Die Nachlöscharbeiten zogen sich bis in die frühen Morgenstunden des Mittwochs hin. Unter anderem wurde auch Löschschaum eingesetzt, brachte jedoch nicht den finalen Erfolg. Erst gegen Mitternacht konnte „Feuer aus“ gemeldet werden. Um letzte Glutnester ablöschen zu können und ein weiteres Wiederaufflammen zu verhindern wurde der Kellerbereich teilweise ausgeräumt. Dabei fanden sich in den Kellerabteilen unter anderem Benzinkanister, Elektroartikel und Möbel, wodurch sich die besonderen Schwierigkeiten bei der Brandbekämpfung erklärt.

Mittels eines Großraumlüfters wurde das Gebäude anschließend rauchfrei geblasen

Etliche Bewohner konnten nicht mehr in ihre Wohnräume zurückkehren und mussten vorübergehend in verschiedenen Unterkünften untergebracht werden.

In der Hefner-Alteneck-Schule hatte der Malteser Hilfsdienst für die Betroffenen, die geräumt werden mussten, eine Betreuungsmöglichkeit eingerichtet und versorgte diese. Rund 36 Menschen nutzten das Angebot. In den Nachtstunden wurde hier auch die Sammelstelle für die Bewohner eingerichtet, welche extern untergebracht werden mussten.

Von Seiten der Feuerwehr waren weit über 200 Feuerwehrfrauen und -männer im Einsatz. Die Aschaffenburger Kräfte wurden durch mehrere Landkreisfeuerwehren unterstützt. Auch von Seiten des Rettungsdienstes waren mehr als 50 Helfer von Rotem Kreuz, Johanniter, IMS und Malteser Hilfsdienst mit mehreren Schnelleinsatzgruppen, mehreren Notärzten und Rettungswagen eingesetzt. Die Einsatzkräfte wurden in den Nachtstunden durch eine Verpflegungseinheit des Technischen Hilfswerkes versorgt.

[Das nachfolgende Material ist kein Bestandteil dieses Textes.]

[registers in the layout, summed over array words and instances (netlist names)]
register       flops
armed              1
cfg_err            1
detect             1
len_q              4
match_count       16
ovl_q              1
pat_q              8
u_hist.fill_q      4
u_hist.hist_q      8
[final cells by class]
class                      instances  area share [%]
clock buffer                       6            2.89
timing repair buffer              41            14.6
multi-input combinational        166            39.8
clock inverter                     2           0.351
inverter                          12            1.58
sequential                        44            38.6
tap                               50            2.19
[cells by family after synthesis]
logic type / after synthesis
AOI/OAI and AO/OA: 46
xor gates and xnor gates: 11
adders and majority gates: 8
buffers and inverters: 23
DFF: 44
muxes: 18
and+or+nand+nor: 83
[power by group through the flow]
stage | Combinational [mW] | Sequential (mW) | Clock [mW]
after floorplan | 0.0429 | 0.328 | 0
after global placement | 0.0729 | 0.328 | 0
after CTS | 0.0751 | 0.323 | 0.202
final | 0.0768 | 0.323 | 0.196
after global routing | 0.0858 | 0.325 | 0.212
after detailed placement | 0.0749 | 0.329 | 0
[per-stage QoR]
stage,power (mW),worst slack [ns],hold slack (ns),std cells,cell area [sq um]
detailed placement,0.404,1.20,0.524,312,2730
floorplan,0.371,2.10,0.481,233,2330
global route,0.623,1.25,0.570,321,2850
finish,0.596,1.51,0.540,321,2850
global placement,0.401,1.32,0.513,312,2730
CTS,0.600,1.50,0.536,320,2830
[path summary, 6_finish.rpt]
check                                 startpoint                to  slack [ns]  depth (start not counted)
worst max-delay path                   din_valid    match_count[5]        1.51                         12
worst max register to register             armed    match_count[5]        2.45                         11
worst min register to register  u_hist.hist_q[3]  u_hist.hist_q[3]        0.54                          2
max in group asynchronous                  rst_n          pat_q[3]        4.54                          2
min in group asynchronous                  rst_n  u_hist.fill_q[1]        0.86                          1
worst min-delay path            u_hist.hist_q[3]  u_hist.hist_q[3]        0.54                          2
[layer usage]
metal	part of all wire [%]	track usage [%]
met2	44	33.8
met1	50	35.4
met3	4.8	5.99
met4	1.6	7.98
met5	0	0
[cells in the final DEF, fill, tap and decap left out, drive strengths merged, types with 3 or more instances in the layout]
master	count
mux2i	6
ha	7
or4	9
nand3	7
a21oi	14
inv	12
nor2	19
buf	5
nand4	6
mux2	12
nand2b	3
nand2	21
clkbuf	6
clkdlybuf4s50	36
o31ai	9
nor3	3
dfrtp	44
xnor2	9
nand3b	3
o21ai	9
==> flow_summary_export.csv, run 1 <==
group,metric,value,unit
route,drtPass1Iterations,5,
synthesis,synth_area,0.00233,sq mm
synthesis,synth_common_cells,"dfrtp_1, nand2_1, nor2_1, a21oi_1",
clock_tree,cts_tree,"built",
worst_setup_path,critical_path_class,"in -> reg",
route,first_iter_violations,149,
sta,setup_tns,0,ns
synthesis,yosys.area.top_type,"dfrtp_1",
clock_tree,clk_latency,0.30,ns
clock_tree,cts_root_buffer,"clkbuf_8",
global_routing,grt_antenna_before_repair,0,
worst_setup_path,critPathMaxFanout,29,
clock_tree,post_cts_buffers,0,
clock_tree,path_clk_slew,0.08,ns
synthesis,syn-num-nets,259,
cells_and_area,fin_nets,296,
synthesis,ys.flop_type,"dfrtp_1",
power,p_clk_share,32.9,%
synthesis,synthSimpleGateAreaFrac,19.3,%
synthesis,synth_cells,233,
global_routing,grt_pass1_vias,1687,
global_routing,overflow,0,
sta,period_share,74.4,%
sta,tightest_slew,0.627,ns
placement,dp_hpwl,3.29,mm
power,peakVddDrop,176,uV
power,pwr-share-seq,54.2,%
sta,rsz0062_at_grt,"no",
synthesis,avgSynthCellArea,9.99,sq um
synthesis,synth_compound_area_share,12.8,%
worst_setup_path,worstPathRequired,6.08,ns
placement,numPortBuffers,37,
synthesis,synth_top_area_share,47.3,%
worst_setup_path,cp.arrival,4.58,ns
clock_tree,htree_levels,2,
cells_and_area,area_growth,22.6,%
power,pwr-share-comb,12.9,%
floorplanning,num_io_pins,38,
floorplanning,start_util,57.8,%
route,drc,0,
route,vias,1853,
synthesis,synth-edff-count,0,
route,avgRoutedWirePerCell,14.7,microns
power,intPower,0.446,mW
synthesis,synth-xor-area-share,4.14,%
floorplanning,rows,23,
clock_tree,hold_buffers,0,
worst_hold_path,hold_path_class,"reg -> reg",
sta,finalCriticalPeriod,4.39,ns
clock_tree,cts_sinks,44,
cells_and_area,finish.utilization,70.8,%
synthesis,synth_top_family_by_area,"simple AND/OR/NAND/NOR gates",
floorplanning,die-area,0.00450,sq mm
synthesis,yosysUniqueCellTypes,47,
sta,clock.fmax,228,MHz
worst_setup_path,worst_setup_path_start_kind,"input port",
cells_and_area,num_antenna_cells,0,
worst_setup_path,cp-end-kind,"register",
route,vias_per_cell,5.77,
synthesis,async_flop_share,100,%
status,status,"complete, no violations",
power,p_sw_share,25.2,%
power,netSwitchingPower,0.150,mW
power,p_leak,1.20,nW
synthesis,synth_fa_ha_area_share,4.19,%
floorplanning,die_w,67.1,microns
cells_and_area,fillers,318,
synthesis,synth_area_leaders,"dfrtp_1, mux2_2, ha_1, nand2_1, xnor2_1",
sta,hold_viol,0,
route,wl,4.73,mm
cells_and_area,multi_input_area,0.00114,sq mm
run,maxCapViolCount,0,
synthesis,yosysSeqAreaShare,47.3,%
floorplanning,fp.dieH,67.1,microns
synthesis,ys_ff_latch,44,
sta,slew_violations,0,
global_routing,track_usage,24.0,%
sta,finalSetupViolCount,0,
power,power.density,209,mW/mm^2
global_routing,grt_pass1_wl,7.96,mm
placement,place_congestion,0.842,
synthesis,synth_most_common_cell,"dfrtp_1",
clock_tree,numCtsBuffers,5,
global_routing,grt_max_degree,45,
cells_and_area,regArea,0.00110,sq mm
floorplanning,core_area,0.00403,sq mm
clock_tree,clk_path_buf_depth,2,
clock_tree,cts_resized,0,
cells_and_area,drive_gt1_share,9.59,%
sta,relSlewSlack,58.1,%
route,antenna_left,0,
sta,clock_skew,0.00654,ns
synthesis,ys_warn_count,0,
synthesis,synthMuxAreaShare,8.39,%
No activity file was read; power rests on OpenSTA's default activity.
$ cat src/rtl/branch_resolve_unit.sv
// Branch/jump resolution for the decode stage: condition compare, target
// select, a circular return-address stack and saturating statistics counters.
//
// Handshake: an instruction is accepted on a rising edge when valid=1,
// stall=0 and reset=0. Only accepted instructions change registered state
// (RAS, counters). All combinational outputs ignore valid/stall/reset.
module branch_resolve_unit #(
    parameter int WIDTH     = 32,
    parameter int RAS_DEPTH = 4,
    parameter int CNT_WIDTH = 16
) (
    input  logic                 clock,
    input  logic                 reset,
    input  logic                 valid,
    input  logic                 stall,
    input  logic [WIDTH-1:0]     pc_plus_four,
    input  logic [WIDTH-1:0]     maybe_jump_address,
    input  logic [WIDTH-1:0]     maybe_branch_address,
    input  logic [WIDTH-1:0]     reg_rs,
    input  logic [WIDTH-1:0]     reg_rt,
    input  logic                 blt,
    input  logic                 beq,
    input  logic                 bgt,
    input  logic                 signed_cmp,
    input  logic                 link_reg,
    input  logic                 rt_is_zero,
    input  logic                 is_r_type,
    input  logic                 is_i_type,
    input  logic                 is_j_type,
    input  logic                 is_return,
    output logic [WIDTH-1:0]     jump_address,
    output logic                 pc_src,
    output logic                 branch,
    output logic                 ra_write,
    output logic [WIDTH-1:0]     ra_write_value,
    output logic [WIDTH-1:0]     ras_top,
    output logic                 ras_empty,
    output logic                 ras_full,
    output logic                 ras_predict_ok,
    output logic [CNT_WIDTH-1:0] branch_count,
    output logic [CNT_WIDTH-1:0] taken_count
);

    localparam int PW = $clog2(RAS_DEPTH);
    localparam int CW = $clog2(RAS_DEPTH + 1);

    logic [WIDTH-1:0] correct_rt;
    logic             rs_lt;
    logic             rs_eq;
    logic             rs_gt;
    logic             accept;
    logic             ras_push;
    logic             ras_pop;

    logic [WIDTH-1:0] ras_mem [RAS_DEPTH];
    logic [PW-1:0]    ras_ptr;
    logic [CW-1:0]    ras_count;
    logic [PW-1:0]    ras_ptr_inc;

    // Operand compare, signed or unsigned, against rt or forced zero
    always_comb begin
        correct_rt = rt_is_zero ? '0 : reg_rt;
        rs_eq      = (reg_rs == correct_rt);
        if (signed_cmp) begin
            rs_lt = $signed(reg_rs) < $signed(correct_rt);
            rs_gt = $signed(reg_rs) > $signed(correct_rt);
        end else begin
            rs_lt = reg_rs < correct_rt;
            rs_gt = reg_rs > correct_rt;
        end
    end

    assign pc_src         = (blt & rs_lt) | (beq & rs_eq) | (bgt & rs_gt);
    assign branch         = blt | beq | bgt;
    assign ra_write       = pc_src & link_reg;
    assign ra_write_value = pc_plus_four;

    // Target select: register beats relative beats absolute; zero when untyped
    always_comb begin
        jump_address = '0;
        if (is_r_type)      jump_address = reg_rs;
        else if (is_i_type) jump_address = maybe_branch_address;
        else if (is_j_type) jump_address = maybe_jump_address;
    end

    assign accept      = valid & ~stall & ~reset;
    assign ras_empty   = (ras_count == '0);
    assign ras_full    = (ras_count == CW'(RAS_DEPTH));
    assign ras_top     = ras_empty ? '0 : ras_mem[ras_ptr];
    assign ras_push    = accept & ra_write;
    assign ras_pop     = accept & is_return & is_r_type & pc_src & ~ras_empty;
    assign ras_ptr_inc = ras_ptr + PW'(1);

    assign ras_predict_ok = is_return & ~ras_empty & (ras_top == reg_rs);

    // RAS update: push wraps over the oldest entry, pop on empty is blocked,
    // push+pop together rewrites the top entry in place
    always_ff @(posedge clock) begin
        if (reset) begin
            ras_ptr   <= '0;
            ras_count <= '0;
            for (int k = 0; k < RAS_DEPTH; k++) ras_mem[k] <= '0;
        end else if (ras_push && ras_pop) begin
            ras_mem[ras_ptr] <= pc_plus_four;
        end else if (ras_push) begin
            ras_mem[ras_ptr_inc] <= pc_plus_four;
            ras_ptr              <= ras_ptr_inc;
            if (!ras_full) ras_count <= ras_count + CW'(1);
        end else if (ras_pop) begin
            ras_ptr   <= ras_ptr - PW'(1);
            ras_count <= ras_count - CW'(1);
        end
    end

    // Saturating performance counters for accepted branches and taken branches
    always_ff @(posedge clock) begin
        if (reset) begin
            branch_count <= '0;
            taken_count  <= '0;
        end else begin
            if (accept && branch && !(&branch_count)) branch_count <= branch_count + CNT_WIDTH'(1);
            if (accept && pc_src && !(&taken_count))  taken_count  <= taken_count + CNT_WIDTH'(1);
        end
    end

endmodule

Vorsorglich wurden rund um den Brandort Messungen vorgenommen, es wurden jedoch keine kritischen Konzentrationen an Schadstoffen festgestellt werden.

Vorbildlich handelten Anwohner, direkt gegenüber der Einsatzstelle – sie stellten den Einsatzkräften ihre sanitären Einrichtungen während des gesamten Einsatzes zur Verfügung.

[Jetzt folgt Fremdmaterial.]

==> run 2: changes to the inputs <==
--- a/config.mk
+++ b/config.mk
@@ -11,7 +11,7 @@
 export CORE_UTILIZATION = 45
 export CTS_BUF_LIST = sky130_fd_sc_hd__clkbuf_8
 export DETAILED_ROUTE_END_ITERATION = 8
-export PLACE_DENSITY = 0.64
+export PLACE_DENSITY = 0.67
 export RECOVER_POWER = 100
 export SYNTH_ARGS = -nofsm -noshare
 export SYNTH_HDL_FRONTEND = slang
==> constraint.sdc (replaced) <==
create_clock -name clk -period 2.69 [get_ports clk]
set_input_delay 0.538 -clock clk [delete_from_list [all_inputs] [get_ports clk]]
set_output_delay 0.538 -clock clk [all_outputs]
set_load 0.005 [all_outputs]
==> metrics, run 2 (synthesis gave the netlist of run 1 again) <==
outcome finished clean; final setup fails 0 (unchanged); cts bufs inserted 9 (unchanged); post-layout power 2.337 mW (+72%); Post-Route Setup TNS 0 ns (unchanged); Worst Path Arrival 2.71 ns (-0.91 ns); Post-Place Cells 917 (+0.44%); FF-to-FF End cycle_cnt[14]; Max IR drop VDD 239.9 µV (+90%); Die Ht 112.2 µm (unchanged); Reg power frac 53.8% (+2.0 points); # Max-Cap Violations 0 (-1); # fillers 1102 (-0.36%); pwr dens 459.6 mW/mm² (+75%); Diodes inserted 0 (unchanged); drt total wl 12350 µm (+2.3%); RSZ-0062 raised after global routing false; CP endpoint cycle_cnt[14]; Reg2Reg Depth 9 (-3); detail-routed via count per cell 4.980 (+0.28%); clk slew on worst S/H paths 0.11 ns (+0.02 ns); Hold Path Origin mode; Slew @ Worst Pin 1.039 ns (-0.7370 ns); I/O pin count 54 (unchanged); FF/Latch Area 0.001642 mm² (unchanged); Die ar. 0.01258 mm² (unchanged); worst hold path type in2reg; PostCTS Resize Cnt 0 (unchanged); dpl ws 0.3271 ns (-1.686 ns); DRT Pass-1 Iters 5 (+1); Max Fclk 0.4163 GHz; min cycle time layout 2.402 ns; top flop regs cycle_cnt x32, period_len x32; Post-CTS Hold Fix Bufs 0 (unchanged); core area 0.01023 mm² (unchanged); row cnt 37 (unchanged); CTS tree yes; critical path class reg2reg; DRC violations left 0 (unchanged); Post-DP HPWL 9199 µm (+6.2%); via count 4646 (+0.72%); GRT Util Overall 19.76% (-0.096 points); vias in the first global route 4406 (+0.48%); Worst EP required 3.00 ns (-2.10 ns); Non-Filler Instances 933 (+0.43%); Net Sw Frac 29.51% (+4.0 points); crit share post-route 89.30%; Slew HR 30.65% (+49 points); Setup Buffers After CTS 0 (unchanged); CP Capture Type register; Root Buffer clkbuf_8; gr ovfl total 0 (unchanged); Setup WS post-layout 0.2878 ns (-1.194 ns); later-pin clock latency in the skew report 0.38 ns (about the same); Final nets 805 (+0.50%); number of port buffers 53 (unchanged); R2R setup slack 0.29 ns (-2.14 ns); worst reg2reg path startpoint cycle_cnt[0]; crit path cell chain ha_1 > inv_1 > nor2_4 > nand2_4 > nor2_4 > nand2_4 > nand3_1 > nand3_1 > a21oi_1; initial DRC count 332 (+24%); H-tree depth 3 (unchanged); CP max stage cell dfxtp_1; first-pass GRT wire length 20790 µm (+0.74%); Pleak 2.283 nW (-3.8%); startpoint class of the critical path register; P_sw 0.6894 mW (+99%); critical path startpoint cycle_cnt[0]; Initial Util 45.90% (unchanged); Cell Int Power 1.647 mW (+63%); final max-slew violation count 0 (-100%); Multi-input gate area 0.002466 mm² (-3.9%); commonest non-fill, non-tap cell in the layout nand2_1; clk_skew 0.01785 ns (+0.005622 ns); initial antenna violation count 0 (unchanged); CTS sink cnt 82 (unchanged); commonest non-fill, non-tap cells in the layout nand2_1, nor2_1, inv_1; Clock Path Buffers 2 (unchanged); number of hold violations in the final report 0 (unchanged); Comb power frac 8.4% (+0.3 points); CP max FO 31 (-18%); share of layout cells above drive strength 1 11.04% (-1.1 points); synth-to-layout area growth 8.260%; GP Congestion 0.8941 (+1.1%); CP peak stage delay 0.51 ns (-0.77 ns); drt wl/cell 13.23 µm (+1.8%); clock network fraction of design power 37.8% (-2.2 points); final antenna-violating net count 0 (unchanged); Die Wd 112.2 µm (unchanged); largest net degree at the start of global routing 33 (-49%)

Bezüglich der Brandursache hat die Polizei Ermittlungen aufgenommen. Zur Schadenshöhe liegen noch keine Angaben vor, sie dürfte sich jedoch mindestens im hohen fünfstelligen Bereich bewegen.

Während des Einsatzes waren die Spessartstraße und die Bavariastraße komplett gesperrt. Der Verkehr wurde örtlich umgeleitet.